Satish explains MediBuddy as a digital platform that makes healthcare discoverable and accessible—doctors, appointments, diagnostics, medicines, and more. The central problem: healthcare access is uneven, and technology can bridge quality care to smaller towns.
Scale snapshot: 3 crore patients, 100k+ doctors, pan-India coverage
A metrics-driven overview of MediBuddy’s operations: team size, geographic footprint, and supply-side depth across doctors, hospitals, diagnostics, and delivery pin codes. Satish hints at data/AI potential enabled by this scale.

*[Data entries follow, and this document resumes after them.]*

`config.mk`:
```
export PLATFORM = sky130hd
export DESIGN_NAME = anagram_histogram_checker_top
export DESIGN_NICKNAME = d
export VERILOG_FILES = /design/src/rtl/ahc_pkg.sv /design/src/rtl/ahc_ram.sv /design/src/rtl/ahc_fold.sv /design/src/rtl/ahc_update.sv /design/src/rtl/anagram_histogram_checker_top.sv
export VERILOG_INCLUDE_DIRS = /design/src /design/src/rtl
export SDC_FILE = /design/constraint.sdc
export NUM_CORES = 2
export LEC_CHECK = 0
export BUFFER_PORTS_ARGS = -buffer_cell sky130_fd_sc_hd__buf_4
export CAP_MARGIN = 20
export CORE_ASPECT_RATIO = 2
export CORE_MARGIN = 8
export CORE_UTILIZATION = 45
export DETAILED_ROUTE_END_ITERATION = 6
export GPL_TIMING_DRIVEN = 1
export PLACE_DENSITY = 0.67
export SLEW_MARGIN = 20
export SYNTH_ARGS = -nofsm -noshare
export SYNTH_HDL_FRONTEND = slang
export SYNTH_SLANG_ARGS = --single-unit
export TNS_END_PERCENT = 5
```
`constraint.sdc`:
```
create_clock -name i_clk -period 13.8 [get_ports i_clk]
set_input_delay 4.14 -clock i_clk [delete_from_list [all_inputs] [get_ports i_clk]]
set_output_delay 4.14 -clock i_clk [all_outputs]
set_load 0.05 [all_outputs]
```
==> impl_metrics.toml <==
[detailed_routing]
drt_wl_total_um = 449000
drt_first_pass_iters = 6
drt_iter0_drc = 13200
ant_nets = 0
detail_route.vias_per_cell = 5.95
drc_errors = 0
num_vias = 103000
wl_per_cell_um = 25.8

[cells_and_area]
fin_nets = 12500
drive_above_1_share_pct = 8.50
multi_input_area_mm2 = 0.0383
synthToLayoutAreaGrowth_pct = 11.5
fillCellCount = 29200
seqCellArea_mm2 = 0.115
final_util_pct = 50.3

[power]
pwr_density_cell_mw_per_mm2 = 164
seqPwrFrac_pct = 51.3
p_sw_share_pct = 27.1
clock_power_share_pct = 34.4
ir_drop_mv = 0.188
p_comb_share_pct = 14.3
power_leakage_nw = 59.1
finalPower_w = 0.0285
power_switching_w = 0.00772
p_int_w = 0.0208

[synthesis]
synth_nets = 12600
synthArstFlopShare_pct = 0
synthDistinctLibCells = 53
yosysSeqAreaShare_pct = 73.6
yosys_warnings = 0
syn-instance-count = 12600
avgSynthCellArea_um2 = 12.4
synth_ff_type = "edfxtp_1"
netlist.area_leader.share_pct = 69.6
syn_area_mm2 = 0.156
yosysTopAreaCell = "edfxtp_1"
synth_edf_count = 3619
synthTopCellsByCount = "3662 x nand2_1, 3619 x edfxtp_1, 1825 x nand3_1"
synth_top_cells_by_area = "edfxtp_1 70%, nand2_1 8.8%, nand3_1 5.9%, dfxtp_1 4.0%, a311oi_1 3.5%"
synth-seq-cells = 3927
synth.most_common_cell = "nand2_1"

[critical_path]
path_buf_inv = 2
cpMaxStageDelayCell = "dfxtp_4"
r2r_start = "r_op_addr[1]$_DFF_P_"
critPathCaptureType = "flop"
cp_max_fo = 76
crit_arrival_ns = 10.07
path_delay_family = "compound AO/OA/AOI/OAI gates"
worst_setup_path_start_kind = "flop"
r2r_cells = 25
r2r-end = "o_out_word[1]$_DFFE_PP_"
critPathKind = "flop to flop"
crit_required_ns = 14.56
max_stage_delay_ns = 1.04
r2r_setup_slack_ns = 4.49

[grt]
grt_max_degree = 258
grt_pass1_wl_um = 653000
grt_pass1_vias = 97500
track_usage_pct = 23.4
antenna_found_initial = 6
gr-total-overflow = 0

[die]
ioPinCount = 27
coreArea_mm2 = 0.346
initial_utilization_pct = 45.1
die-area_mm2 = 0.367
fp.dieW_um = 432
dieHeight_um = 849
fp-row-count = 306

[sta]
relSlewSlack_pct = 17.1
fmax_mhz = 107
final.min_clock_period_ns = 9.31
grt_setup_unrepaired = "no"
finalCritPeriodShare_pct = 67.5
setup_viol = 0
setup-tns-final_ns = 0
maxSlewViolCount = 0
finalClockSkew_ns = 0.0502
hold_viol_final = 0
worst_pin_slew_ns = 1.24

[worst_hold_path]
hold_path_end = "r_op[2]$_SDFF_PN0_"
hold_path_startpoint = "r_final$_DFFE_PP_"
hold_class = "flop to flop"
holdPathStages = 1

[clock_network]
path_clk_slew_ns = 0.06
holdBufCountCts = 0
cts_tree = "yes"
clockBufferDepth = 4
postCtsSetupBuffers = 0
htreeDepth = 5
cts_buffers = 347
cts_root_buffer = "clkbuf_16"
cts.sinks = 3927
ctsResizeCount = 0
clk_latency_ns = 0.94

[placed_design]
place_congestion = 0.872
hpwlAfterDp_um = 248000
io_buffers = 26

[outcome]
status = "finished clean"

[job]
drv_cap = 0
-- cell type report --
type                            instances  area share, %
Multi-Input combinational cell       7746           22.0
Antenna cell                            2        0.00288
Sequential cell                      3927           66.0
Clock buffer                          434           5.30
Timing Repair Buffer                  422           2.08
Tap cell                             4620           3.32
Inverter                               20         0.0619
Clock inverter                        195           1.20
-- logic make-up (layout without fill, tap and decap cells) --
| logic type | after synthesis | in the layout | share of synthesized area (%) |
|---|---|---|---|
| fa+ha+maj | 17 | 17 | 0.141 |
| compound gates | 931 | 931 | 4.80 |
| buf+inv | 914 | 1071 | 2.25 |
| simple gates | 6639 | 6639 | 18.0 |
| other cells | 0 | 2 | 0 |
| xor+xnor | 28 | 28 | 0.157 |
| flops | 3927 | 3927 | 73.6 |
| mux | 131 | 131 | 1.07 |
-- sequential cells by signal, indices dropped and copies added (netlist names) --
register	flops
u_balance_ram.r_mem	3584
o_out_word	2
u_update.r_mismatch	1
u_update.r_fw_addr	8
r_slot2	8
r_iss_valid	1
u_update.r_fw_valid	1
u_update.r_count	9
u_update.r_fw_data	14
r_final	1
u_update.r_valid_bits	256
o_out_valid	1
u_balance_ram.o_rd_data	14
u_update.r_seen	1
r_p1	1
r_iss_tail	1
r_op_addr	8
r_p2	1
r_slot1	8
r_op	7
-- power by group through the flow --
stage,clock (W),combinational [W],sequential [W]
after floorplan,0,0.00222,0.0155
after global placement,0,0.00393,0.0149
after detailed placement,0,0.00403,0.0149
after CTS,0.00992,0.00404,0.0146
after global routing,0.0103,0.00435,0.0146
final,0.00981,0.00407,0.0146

What India’s health data reveals: shift to chronic disease & prevention
Using broad patterns observed on the platform, Satish discusses India’s transition from communicable diseases toward non-communicable diseases like diabetes and hypertension. COVID accelerates awareness, increasing annual health checks and preventive behaviors.
IIT Madras as an “opportunity engine”: tinkering, rebellion, and learning by doing
Satish reflects on the early CFI culture as intense, hands-on, and initially seen as rebellious. Over time, successful outcomes shifted faculty perception and validated practical engineering alongside theory.
The TI Analog Design Challenge: the first healthcare prototype with Inba
A key origin story: Satish and Inba build a heart-signal IoT system to detect arrhythmia and send reports to cardiologists. The project wins nationally, provides prize money, and becomes Satish’s serious entry into healthcare as a domain.
From campus to industry: Philips/HTIC learnings and seeing real care gaps
Post-IIT, Satish joins Philips Healthcare (cath lab systems) while Inba works with HTIC on diabetic retinopathy detection. Their combined on-ground insights reveal how far patients travel and how specialist access breaks down—setting up the startup idea.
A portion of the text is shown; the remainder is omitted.